Monday, 15 January 2007
Innovations in Spatial Analysis in the Bureau of Meteorology
Exhibit Hall C (Henry B. Gonzalez Convention Center)
Accurate analysis of observational data are an essential for the development of an operational prototype of a new and integrated approach to monitoring and predicting soil moisture and other components of the water balance for Australia. An effective climate imprint method for mapping daily and monthly weather conditions all over this continent which has a lot of heterogeneous landscapes and data sparse areas is described and assessed. Daily and monthly weather data recorded at stations are integrated with the modified 30 year average climate normal to reconstruct spatially explicit estimates of daily and monthly tmax, tmin and precipitation etc. First, create the 30 year monthly climate normal on stations, with some modification to include more observations at data sparse especially mountainous area. These climate normal on stations are then analysed to the 0.25x0.25 and 0.05x0.05 grid using ANUSPLIN, a 3-dimension Laplacian Smoothing Spline interpolation scheme. Instead of analysing those daily or monthly fields themselves, the anomalies of these fields with topographic impact being greatly reduced, are then interpolated to required grids using a 2-dimensional optimal Barnes analysis. Final analysis is obtained by summing up these anomaly grids and the corresponding climatology grids.

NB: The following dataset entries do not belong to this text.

## src/rx_cfg_consts.vh

```
// constants for the receiver configuration command decoder
`ifndef RX_CFG_CONSTS_VH
`define RX_CFG_CONSTS_VH
// frame length and command prefixes
`define FRAME_BITS        5'd16
`define PFX_CFG           3'b100
`define PFX_FREQ          4'b1010
`define PFX_RX            8'hC0
`define PFX_SYNC          8'hC1
`define PFX_WAKE          3'b111
`define PFX_WAKE_X        8'hC3
// power-on values of the command words
`define RST_CFG           16'h928A
`define RST_FREQ          16'hAD57
`define RST_RX            16'hC080
`define RST_SYNC          16'hC1D4
`define RST_WAKE          16'hE196
`define RST_WAKE_X        16'hC300
// field positions in the configuration word
`define CFG_BAND_HI       12
`define CFG_BAND_LO       11
`define CFG_BATT          10
`define CFG_WAKE          9
`define CFG_XTAL          8
`define CFG_LOAD_HI       7
`define CFG_LOAD_LO       4
`define CFG_BW_HI         3
`define CFG_BW_LO         1
`define CFG_CLKDIS        0
// band codes
`define BAND_433          2'b01
`define BAND_868          2'b10
`define BAND_915          2'b11
// synthesizer constants per band
`define SYN_N_433         4'h4
`define SYN_N_HI          4'h8
`define SYN_C_LO          4'hA
`define SYN_C_915         4'hB
// frequency word limits
`define FREQ_MIN          12'h060
`define FREQ_MAX          12'hF3F
// receiver word fields
`define RX_VDI_HI         7
`define RX_VDI_LO         6
`define RX_GAIN_HI        5
`define RX_GAIN_LO        4
`define RX_RSSI_HI        3
`define RX_RSSI_LO        1
`define RX_EN             0
`define VDI_STRENGTH      2'b00
`define VDI_QUALITY       2'b01
`define VDI_LOCK          2'b10
// rssi threshold arithmetic in dBm
`define RSSI_BASE_DBM     8'h99
`define RSSI_STEP_DB      8'h06
// fixed upper sync byte
`define SYNC_HIGH_BYTE    8'h2D
// wake-up timer fields
`define WK_EXP_HI         11
`define WK_EXP_LO         8
`define WK_MLO_HI         7
`define WK_MHI_HI         5
`define WK_OFS_HI         7
`define WK_OFS_LO         6
`define WK_SUB_SHIFT      5'd3
// clock tail lengths in output clock pulses
`define TAIL_LONG         10'd512
`define TAIL_SHORT        10'd128
// wake-up sub tick: one eighth of a millisecond
`define WK_SUB_TICK_NS    125000
`define CLK_PERIOD_NS     25
`endif

```

## src/rx_config_command_decoder.v

```verilog
// serial command decoder and setting registers of the fsk receiver
`timescale 1ns/100ps
`default_nettype none
`include "rx_cfg_consts.vh"

module rx_config_command_decoder #(
    parameter SUB_TICK_CYCLES = `WK_SUB_TICK_NS / `CLK_PERIOD_NS
) (
    // clock, reset, enable
    input  wire        clk_i,
    input  wire        rst_n_i,
    input  wire        ce_i,
    // serial control port pins
    input  wire        serial_clock_i,
    input  wire        serial_data_i,
    input  wire        serial_select_low_i,
    // same-domain receiver status and mode inputs
    input  wire        digital_signal_strength_i,
    input  wire        data_quality_flag_i,
    input  wire        clock_lock_i,
    input  wire        duty_cycle_mode_i,
    input  wire        slow_clock_keep_i,
    input  wire        clock_tail_long_i,
    input  wire        clk_out_pulse_i,
    // configuration settings
    output wire [1:0]  band_select_o,
    output wire        low_battery_detector_enable_o,
    output wire        wakeup_timer_enable_o,
    output wire        crystal_keep_on_o,
    output wire [3:0]  crystal_load_cap_o,
    output wire [2:0]  baseband_bw_select_o,
    output wire        clock_output_disable_o,
    // synthesizer
    output wire [11:0] synth_freq_word_o,
    output reg  [3:0]  synth_n_o,
    output reg  [3:0]  synth_c_o,
    // receiver settings
    output wire [1:0]  valid_indicator_source_o,
    output wire [1:0]  lna_gain_select_o,
    output wire [2:0]  rssi_threshold_select_o,
    output reg  [7:0]  rssi_threshold_dbm_o,
    output wire        receiver_enable_o,
    output reg         valid_data_flag_o,
    // sync pattern and wake-up timer
    output wire [15:0] sync_pattern_o,
    output wire [13:0] wakeup_mantissa_o,
    output wire [3:0]  wakeup_exponent_o,
    output wire [1:0]  wakeup_exponent_offset_o,
    // oscillators and interrupt
    output reg         slow_osc_on_o,
    output reg         crystal_on_o,
    output reg         wakeup_flag_o,
    output reg         interrupt_request_low_o
);

    // command word holding registers
    reg [15:0] cfg_reg;
    reg [15:0] freq_reg;
    reg [15:0] rx_reg;
    reg [15:0] sync_reg;
    reg [15:0] wake_reg;
    reg [15:0] wake_x_reg;

    // pin synchronisers and shift state
    reg [2:0]  sck_sync_reg;
    reg [1:0]  sdi_sync_reg;
    reg [2:0]  sel_sync_reg;
    reg [15:0] shift_reg;
    reg [4:0]  bit_cnt_reg;
    reg        first_bit_reg;

    // wake-up timer and clock tail state
    reg [15:0] sub_cnt_reg;
    reg [31:0] period_cnt_reg;
    reg [9:0]  tail_cnt_reg;

    wire sck_rise = sck_sync_reg[1] & ~sck_sync_reg[2];
    wire sel_low  = ~sel_sync_reg[1];
    wire sel_rise = sel_sync_reg[1] & ~sel_sync_reg[2];

    // frame ends: full word, or a status read starting with zero
    wire frame_done  = sel_rise & (bit_cnt_reg == `FRAME_BITS);
    wire status_read = sel_rise & (bit_cnt_reg != 5'd0) & ~first_bit_reg;

    wire wr_cfg    = frame_done & (shift_reg[15:13] == `PFX_CFG);
    wire wr_freq   = frame_done & (shift_reg[15:12] == `PFX_FREQ);
    wire wr_rx     = frame_done & (shift_reg[15:8] == `PFX_RX);
    wire wr_sync   = frame_done & (shift_reg[15:8] == `PFX_SYNC);
    wire wr_wake   = frame_done & (shift_reg[15:13] == `PFX_WAKE);
    wire wr_wake_x = frame_done & (shift_reg[15:8] == `PFX_WAKE_X);

    // range check on the frequency word
    wire freq_ok = (shift_reg[11:0] >= `FREQ_MIN) &
                   (shift_reg[11:0] <= `FREQ_MAX);

    // keep-on cleared with clock output on starts the tail
    wire tail_start = wr_cfg & cfg_reg[`CFG_XTAL] &
                      ~shift_reg[`CFG_XTAL] & ~shift_reg[`CFG_CLKDIS];
    // tail length chosen by the long/short setting
    wire [9:0] tail_len = clock_tail_long_i ? `TAIL_LONG : `TAIL_SHORT;

    // mantissa and exponents gathered from two words
    wire [13:0] mant = {wake_x_reg[`WK_MHI_HI:0], wake_reg[`WK_MLO_HI:0]};
    wire [3:0]  rexp = wake_reg[`WK_EXP_HI:`WK_EXP_LO];
    wire [1:0]  cexp = wake_x_reg[`WK_OFS_HI:`WK_OFS_LO];
    // period in eighth-ms ticks: M shifted by R-C+3
    wire [4:0]  shamt = {1'b0, rexp} + `WK_SUB_SHIFT - {3'b000, cexp};
    wire [31:0] period_ticks = {18'h00000, mant} << shamt;

    wire sub_tick = (sub_cnt_reg == SUB_TICK_CYCLES[15:0] - 16'h0001);
    wire wk_en    = cfg_reg[`CFG_WAKE];
    wire wake_event = wk_en & sub_tick & (period_ticks != 32'h00000000) &
                      (period_cnt_reg >= period_ticks - 32'h00000001);

    // effective threshold: base + 6*code + gain step (-6 each)
    wire [7:0] rssi_eff = `RSSI_BASE_DBM +
        `RSSI_STEP_DB * {5'h00, rx_reg[`RX_RSSI_HI:`RX_RSSI_LO]} -
        `RSSI_STEP_DB * {6'h00, rx_reg[`RX_GAIN_HI:`RX_GAIN_LO]};

    // synchronise the serial pins before any use
    always @(posedge clk_i or negedge rst_n_i) begin
        if (!rst_n_i) begin
            sck_sync_reg <= 3'h0;
            sdi_sync_reg <= 2'h0;
            sel_sync_reg <= 3'h7;
        end else if (ce_i) begin
            sck_sync_reg <= {sck_sync_reg[1:0], serial_clock_i};
            sdi_sync_reg <= {sdi_sync_reg[0], serial_data_i};
            sel_sync_reg <= {sel_sync_reg[1:0], serial_select_low_i};
        end
    end

    // shift on rising serial clock while select is low
    always @(posedge clk_i or negedge rst_n_i) begin
        if (!rst_n_i) begin
            shift_reg     <= 16'h0000;
            bit_cnt_reg   <= 5'h00;
            first_bit_reg <= 1'b1;
        end else if (ce_i) begin
            if (!sel_low) begin
                bit_cnt_reg <= 5'h00;
            end else if (sck_rise) begin
                shift_reg <= {shift_reg[14:0], sdi_sync_reg[1]};
                if (bit_cnt_reg == 5'h00) begin
                    first_bit_reg <= sdi_sync_reg[1];
                end
                // longer frames saturate and are dropped at the end
                if (bit_cnt_reg != 5'h1F) begin
                    bit_cnt_reg <= bit_cnt_reg + 5'h01;
                end
            end
        end
    end

    always @(posedge clk_i or negedge rst_n_i) begin
        if (!rst_n_i) begin
            cfg_reg    <= `RST_CFG;
            freq_reg   <= `RST_FREQ;
            rx_reg     <= `RST_RX;
            sync_reg   <= `RST_SYNC;
            wake_reg   <= `RST_WAKE;
            wake_x_reg <= `RST_WAKE_X;
        end else if (ce_i) begin
            if (wr_cfg) begin
                cfg_reg <= shift_reg;
            end
            // out-of-range word leaves the old value
            if (wr_freq && freq_ok) begin
                freq_reg <= shift_reg;
            end
            if (wr_rx) begin
                rx_reg <= shift_reg;
            end
            if (wr_sync) begin
                sync_reg <= shift_reg;
            end
            if (wr_wake) begin
                wake_reg <= shift_reg;
            end
            if (wr_wake_x) begin
                wake_x_reg <= shift_reg;
            end
        end
    end

    // wake-up timer counts only while enabled
    always @(posedge clk_i or negedge rst_n_i) begin
        if (!rst_n_i) begin
            sub_cnt_reg    <= 16'h0000;
            period_cnt_reg <= 32'h00000000;
        end else if (ce_i) begin
            // a new period setting restarts the count cleanly
            if (!wk_en || wr_wake || wr_wake_x) begin
                sub_cnt_reg    <= 16'h0000;
                period_cnt_reg <= 32'h00000000;
            end else if (sub_tick) begin
                sub_cnt_reg <= 16'h0000;
                if (wake_event) begin
                    period_cnt_reg <= 32'h00000000;
                end else begin
                    period_cnt_reg <= period_cnt_reg + 32'h00000001;
                end
            end else begin
                sub_cnt_reg <= sub_cnt_reg + 16'h0001;
            end
        end
    end

    // wake flag drives the active-low request; set beats clear
    always @(posedge clk_i or negedge rst_n_i) begin
        if (!rst_n_i) begin
            wakeup_flag_o           <= 1'b0;
            interrupt_request_low_o <= 1'b1;
        end else if (ce_i) begin
            if (wake_event) begin
                wakeup_flag_o           <= 1'b1;
                interrupt_request_low_o <= 1'b0;
            end else if (status_read) begin
                wakeup_flag_o           <= 1'b0;
                interrupt_request_low_o <= 1'b1;
            end
        end
    end

    // clock tail counts output clock pulses down
    always @(posedge clk_i or negedge rst_n_i) begin
        if (!rst_n_i) begin
            tail_cnt_reg <= 10'h000;
        end else if (ce_i) begin
            if (tail_start) begin
                tail_cnt_reg <= tail_len;
            end else if (wr_cfg && shift_reg[`CFG_XTAL]) begin
                tail_cnt_reg <= 10'h000; // keep-on again, tail not needed
            end else if (tail_cnt_reg != 10'h000 && clk_out_pulse_i) begin
                tail_cnt_reg <= tail_cnt_reg - 10'h001;
            end
        end
    end

    // registered derived outputs
    always @(posedge clk_i or negedge rst_n_i) begin
        if (!rst_n_i) begin
            crystal_on_o         <= 1'b0;
            slow_osc_on_o        <= 1'b0;
            valid_data_flag_o    <= 1'b0;
            synth_n_o            <= 4'h0;
            synth_c_o            <= 4'h0;
            rssi_threshold_dbm_o <= 8'h00;
        end else if (ce_i) begin
            // crystal on by keep bit, receiver, or tail
            crystal_on_o <= cfg_reg[`CFG_XTAL] | rx_reg[`RX_EN] |
                            (tail_cnt_reg != 10'h000);
            // slow oscillator request from any of four sources
            slow_osc_on_o <= slow_clock_keep_i | duty_cycle_mode_i |
                             cfg_reg[`CFG_BATT] | cfg_reg[`CFG_WAKE];
            case (rx_reg[`RX_VDI_HI:`RX_VDI_LO])
                `VDI_STRENGTH: valid_data_flag_o <= digital_signal_strength_i;
                `VDI_QUALITY:  valid_data_flag_o <= data_quality_flag_i;
                `VDI_LOCK:     valid_data_flag_o <= clock_lock_i;
                default:       valid_data_flag_o <= 1'b1;
            endcase
            // synthesizer constants from the band, codes
            case (cfg_reg[`CFG_BAND_HI:`CFG_BAND_LO])
                `BAND_433: begin
                    synth_n_o <= `SYN_N_433;
                    synth_c_o <= `SYN_C_LO;
                end
                `BAND_868: begin
                    synth_n_o <= `SYN_N_HI;
                    synth_c_o <= `SYN_C_LO;
                end
                `BAND_915: begin
                    synth_n_o <= `SYN_N_HI;
                    synth_c_o <= `SYN_C_915;
                end
                default: begin
                    synth_n_o <= 4'h0; // reserved band: no synthesis
                    synth_c_o <= 4'h0;
                end
            endcase
            // gain step folded into the threshold
            rssi_threshold_dbm_o <= rssi_eff;
        end
    end

    assign band_select_o = cfg_reg[`CFG_BAND_HI:`CFG_BAND_LO];
    assign low_battery_detector_enable_o = cfg_reg[`CFG_BATT];
    assign wakeup_timer_enable_o = cfg_reg[`CFG_WAKE];
    assign crystal_keep_on_o = cfg_reg[`CFG_XTAL];
    // load code, bandwidth code, clock disable
    assign crystal_load_cap_o = cfg_reg[`CFG_LOAD_HI:`CFG_LOAD_LO];
    assign baseband_bw_select_o = cfg_reg[`CFG_BW_HI:`CFG_BW_LO];
    assign clock_output_disable_o = cfg_reg[`CFG_CLKDIS];
    assign synth_freq_word_o = freq_reg[11:0];
    assign valid_indicator_source_o = rx_reg[`RX_VDI_HI:`RX_VDI_LO];
    assign lna_gain_select_o = rx_reg[`RX_GAIN_HI:`RX_GAIN_LO];
    assign rssi_threshold_select_o = rx_reg[`RX_RSSI_HI:`RX_RSSI_LO];
    assign receiver_enable_o = rx_reg[`RX_EN];
    // fixed upper byte with programmable lower byte
    assign sync_pattern_o = {`SYNC_HIGH_BYTE, sync_reg[7:0]};
    assign wakeup_mantissa_o = mant;
    assign wakeup_exponent_o = rexp;
    assign wakeup_exponent_offset_o = cexp;

endmodule
`default_nettype wire

```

Comparisons with the current Operational Optical Barnes schemes are carried out in terms of cross validated RMSE estimation using independent data set. It is found that significant improvements are made for all the daily and monthly analysis of those fields. For daily analysis of Tmax and Tmin, RMSE are reduced from 1.93°C and 2.01°C of Operational Optical Barnes schemes to 1.22°C and 1.8 °C of the new scheme. For their monthly analysis RMSE are reduced from 1.64°C and 1.54°C to 0.67°C and 1.11°C. Monthly rainfall analysis is also improved with RMSE reduced from the current 24.9mm of to 21.12mm for the new analysis, although improvement for daily rainfall analysis is relatively small. Using the similar methodology, a data patch scheme is designed to be used to fill missing observations. This scheme is then further explored to be used to check the quality of observed station data.